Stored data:
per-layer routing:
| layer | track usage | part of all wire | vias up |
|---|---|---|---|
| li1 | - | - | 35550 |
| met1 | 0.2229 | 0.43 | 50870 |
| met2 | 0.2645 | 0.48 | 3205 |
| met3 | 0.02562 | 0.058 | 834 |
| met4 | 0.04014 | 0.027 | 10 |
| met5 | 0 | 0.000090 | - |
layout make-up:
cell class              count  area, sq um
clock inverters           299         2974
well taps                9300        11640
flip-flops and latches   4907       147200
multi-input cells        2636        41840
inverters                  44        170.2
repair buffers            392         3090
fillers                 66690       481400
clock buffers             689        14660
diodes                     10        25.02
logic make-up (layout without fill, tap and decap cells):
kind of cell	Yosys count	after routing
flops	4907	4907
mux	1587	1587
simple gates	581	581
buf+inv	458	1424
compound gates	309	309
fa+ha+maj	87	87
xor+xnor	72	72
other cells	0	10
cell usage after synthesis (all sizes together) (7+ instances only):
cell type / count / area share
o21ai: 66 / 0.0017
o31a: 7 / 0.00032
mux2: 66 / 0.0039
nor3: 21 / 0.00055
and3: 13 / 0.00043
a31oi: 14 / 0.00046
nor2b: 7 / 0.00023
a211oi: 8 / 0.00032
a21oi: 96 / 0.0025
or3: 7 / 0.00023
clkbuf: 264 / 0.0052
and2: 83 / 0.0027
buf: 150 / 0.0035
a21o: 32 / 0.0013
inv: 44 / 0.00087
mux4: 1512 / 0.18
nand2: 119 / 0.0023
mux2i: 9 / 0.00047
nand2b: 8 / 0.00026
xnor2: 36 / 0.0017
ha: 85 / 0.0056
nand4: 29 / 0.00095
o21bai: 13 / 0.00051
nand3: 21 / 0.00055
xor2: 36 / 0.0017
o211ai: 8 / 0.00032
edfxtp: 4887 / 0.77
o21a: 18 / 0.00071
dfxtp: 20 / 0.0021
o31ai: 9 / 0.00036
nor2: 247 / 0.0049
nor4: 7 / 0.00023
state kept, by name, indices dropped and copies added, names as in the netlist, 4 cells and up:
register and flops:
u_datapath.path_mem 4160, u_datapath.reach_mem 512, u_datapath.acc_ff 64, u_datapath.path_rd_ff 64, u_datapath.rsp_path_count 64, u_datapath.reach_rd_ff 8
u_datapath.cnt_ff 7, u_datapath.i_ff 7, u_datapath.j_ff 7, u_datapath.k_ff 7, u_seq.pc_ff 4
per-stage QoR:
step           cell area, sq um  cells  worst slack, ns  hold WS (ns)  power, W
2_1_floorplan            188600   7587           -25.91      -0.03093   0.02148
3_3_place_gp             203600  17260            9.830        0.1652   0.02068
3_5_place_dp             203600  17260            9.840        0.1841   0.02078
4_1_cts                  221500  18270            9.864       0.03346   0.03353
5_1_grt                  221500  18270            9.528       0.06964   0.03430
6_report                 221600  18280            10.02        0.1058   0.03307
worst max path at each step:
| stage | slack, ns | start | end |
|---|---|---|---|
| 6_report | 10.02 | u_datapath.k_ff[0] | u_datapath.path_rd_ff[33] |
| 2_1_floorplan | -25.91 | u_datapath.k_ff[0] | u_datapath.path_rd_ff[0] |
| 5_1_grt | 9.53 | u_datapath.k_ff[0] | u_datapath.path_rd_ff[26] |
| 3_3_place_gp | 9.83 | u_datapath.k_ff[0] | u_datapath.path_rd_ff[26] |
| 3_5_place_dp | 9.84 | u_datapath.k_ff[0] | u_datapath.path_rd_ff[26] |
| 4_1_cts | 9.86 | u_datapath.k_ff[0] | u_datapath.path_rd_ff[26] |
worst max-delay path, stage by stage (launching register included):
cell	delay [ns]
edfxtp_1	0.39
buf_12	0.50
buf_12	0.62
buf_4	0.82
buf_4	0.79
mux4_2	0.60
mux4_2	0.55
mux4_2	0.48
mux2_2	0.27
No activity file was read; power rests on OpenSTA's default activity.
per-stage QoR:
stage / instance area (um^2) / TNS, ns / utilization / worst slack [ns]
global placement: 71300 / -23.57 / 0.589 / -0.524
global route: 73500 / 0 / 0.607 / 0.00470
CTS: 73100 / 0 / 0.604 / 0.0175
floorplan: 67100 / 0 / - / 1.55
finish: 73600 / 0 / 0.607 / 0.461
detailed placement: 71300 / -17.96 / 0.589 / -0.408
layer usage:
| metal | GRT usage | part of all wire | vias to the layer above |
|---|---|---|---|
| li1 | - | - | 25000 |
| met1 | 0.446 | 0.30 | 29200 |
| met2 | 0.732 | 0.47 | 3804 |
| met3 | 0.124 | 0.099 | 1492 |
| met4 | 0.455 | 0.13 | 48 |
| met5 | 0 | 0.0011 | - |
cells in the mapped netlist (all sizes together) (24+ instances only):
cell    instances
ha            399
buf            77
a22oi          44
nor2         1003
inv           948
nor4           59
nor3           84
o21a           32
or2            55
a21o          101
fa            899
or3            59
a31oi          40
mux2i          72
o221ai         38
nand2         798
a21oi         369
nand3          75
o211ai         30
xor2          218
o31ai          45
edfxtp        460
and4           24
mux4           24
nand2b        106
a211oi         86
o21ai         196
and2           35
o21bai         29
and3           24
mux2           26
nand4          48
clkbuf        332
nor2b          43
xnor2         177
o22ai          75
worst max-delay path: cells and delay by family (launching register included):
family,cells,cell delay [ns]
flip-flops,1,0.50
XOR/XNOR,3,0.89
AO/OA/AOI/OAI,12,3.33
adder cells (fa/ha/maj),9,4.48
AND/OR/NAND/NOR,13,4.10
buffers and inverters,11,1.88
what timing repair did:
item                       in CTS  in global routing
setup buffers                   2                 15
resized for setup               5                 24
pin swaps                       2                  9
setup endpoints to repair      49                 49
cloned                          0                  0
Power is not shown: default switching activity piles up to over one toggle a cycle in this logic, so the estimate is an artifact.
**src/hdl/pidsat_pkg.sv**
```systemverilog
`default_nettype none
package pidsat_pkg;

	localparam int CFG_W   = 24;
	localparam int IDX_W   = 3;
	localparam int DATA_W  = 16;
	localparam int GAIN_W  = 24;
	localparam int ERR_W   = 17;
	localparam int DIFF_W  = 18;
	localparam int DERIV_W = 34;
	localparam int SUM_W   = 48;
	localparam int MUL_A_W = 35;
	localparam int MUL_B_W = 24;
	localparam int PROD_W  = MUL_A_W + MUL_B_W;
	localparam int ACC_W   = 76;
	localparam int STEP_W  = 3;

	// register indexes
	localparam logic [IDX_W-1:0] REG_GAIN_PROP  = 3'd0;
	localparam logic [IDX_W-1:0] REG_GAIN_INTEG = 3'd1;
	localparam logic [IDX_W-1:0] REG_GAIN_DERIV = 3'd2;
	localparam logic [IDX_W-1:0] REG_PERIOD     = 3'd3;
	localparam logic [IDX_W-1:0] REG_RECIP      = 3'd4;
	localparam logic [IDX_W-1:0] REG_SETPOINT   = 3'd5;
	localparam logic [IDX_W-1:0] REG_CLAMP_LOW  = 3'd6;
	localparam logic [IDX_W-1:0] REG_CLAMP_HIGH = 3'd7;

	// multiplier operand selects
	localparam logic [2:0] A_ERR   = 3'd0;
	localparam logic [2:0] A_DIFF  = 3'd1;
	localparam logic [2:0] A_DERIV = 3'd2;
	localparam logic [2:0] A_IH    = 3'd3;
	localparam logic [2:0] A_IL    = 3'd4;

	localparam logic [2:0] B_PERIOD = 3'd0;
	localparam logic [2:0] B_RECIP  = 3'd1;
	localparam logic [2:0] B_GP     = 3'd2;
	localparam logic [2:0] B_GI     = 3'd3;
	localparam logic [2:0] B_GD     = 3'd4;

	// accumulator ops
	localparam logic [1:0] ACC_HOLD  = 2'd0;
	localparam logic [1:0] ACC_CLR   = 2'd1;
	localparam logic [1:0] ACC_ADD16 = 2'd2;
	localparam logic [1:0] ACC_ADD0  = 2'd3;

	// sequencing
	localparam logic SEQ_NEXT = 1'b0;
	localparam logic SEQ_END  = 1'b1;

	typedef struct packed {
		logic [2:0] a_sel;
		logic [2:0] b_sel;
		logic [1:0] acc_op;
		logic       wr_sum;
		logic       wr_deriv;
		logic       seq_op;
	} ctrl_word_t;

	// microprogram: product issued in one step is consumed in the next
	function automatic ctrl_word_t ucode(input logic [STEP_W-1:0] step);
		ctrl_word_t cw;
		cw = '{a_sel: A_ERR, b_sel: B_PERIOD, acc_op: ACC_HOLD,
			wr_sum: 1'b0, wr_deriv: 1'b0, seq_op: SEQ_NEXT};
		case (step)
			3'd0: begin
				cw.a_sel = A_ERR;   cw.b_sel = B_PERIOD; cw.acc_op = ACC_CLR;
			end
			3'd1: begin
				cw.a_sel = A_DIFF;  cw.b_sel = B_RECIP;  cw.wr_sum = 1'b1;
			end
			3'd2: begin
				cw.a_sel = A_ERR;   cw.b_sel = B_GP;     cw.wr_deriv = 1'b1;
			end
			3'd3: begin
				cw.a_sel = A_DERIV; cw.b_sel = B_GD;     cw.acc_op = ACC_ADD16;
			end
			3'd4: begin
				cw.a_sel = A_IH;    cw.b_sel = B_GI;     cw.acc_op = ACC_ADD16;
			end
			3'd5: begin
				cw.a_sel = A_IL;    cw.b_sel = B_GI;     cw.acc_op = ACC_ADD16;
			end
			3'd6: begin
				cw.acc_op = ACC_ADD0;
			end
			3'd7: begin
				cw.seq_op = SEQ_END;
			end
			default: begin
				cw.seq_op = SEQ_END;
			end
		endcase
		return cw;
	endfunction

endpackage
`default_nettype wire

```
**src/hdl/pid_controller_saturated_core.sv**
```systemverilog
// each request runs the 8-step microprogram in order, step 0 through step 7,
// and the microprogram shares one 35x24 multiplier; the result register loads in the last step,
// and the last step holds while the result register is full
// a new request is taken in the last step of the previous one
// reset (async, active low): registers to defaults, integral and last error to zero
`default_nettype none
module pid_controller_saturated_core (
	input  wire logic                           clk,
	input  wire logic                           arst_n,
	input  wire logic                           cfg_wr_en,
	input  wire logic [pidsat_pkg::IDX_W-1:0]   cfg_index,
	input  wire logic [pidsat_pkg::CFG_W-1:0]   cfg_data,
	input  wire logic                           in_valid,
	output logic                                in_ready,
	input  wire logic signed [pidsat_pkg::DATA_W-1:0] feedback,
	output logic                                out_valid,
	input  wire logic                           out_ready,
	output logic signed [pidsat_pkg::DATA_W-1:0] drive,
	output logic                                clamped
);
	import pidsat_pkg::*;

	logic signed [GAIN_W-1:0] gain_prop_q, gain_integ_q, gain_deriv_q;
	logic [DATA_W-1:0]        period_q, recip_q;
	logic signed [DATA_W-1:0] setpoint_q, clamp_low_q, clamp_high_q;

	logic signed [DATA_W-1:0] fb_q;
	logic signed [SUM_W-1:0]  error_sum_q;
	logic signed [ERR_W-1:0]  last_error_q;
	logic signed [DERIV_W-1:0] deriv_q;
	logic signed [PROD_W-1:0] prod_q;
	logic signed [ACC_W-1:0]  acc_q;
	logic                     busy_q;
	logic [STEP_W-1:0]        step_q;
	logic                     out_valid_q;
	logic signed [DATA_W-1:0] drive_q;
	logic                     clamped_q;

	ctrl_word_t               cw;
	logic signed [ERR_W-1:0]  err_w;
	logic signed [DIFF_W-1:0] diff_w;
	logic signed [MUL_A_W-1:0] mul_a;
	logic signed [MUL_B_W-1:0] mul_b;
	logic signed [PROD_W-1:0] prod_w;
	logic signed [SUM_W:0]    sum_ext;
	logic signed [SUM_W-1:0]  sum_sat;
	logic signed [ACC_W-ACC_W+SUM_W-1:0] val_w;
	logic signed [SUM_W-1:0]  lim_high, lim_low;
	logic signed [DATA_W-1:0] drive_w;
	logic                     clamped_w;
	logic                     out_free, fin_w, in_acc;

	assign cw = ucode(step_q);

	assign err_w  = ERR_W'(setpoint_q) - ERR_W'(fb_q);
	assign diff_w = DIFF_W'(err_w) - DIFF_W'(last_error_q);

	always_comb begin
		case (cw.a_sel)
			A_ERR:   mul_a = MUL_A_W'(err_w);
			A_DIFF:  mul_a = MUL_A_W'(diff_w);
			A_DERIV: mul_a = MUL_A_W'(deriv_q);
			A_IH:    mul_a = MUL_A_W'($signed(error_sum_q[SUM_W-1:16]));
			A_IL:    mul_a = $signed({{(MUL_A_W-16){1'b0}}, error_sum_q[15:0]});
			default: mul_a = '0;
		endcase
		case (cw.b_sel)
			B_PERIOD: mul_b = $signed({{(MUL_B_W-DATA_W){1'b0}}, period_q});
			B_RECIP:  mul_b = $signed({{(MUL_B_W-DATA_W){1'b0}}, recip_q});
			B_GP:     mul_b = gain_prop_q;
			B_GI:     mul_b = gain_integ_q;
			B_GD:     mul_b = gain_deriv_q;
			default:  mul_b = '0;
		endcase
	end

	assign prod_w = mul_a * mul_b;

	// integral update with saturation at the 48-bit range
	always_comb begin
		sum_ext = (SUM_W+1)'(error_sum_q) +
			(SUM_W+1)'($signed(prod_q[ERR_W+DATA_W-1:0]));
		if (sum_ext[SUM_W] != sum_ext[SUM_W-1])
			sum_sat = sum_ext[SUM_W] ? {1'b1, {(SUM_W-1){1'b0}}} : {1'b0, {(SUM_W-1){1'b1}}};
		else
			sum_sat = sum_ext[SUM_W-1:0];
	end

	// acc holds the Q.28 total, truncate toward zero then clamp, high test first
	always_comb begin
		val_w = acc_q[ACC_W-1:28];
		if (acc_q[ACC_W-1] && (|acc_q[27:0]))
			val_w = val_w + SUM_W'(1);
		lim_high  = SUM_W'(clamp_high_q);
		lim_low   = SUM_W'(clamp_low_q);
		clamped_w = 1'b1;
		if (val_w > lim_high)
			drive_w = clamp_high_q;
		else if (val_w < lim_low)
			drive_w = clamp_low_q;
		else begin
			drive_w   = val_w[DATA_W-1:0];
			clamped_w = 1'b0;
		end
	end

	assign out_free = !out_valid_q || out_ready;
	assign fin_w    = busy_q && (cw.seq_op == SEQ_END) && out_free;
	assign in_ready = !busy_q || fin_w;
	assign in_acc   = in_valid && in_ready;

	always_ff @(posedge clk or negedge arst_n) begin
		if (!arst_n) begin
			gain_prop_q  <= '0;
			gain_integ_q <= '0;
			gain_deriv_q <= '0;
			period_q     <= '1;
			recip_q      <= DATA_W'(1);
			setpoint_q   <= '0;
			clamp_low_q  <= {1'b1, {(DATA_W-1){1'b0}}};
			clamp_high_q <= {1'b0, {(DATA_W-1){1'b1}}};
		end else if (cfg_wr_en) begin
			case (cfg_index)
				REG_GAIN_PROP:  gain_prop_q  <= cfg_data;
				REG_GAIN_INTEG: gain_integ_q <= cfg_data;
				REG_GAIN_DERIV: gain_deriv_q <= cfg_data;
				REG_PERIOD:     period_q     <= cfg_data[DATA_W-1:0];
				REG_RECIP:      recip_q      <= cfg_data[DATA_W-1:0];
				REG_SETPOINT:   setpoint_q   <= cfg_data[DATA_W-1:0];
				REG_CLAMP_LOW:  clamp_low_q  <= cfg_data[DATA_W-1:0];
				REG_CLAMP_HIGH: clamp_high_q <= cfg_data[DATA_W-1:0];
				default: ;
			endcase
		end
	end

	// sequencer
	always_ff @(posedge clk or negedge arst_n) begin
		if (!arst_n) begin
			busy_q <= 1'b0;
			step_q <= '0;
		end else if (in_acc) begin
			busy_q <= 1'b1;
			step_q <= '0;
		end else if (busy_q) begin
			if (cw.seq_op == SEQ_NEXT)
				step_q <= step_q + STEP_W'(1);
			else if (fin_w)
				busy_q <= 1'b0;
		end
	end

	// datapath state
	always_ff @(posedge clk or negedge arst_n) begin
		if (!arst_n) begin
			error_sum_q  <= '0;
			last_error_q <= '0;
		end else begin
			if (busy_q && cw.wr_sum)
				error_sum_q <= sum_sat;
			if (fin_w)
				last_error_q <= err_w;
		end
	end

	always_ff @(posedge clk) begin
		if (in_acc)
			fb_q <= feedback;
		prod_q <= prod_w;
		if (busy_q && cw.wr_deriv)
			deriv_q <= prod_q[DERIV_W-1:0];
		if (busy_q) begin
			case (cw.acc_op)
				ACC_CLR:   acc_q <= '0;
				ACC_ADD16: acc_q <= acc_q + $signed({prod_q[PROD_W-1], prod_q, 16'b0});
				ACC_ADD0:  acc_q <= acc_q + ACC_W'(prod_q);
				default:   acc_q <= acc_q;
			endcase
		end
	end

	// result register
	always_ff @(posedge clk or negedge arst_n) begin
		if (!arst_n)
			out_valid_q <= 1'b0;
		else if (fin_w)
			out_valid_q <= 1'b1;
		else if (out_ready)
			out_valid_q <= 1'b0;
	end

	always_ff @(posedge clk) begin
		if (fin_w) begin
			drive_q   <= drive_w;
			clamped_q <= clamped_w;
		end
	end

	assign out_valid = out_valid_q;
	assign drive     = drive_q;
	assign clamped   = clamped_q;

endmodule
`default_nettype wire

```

→ Required work
The answer must consist of every line in the records above that contains the word "routing".

→ Result
per-layer routing:
kind of cell	Yosys count	after routing
item                       in CTS  in global routing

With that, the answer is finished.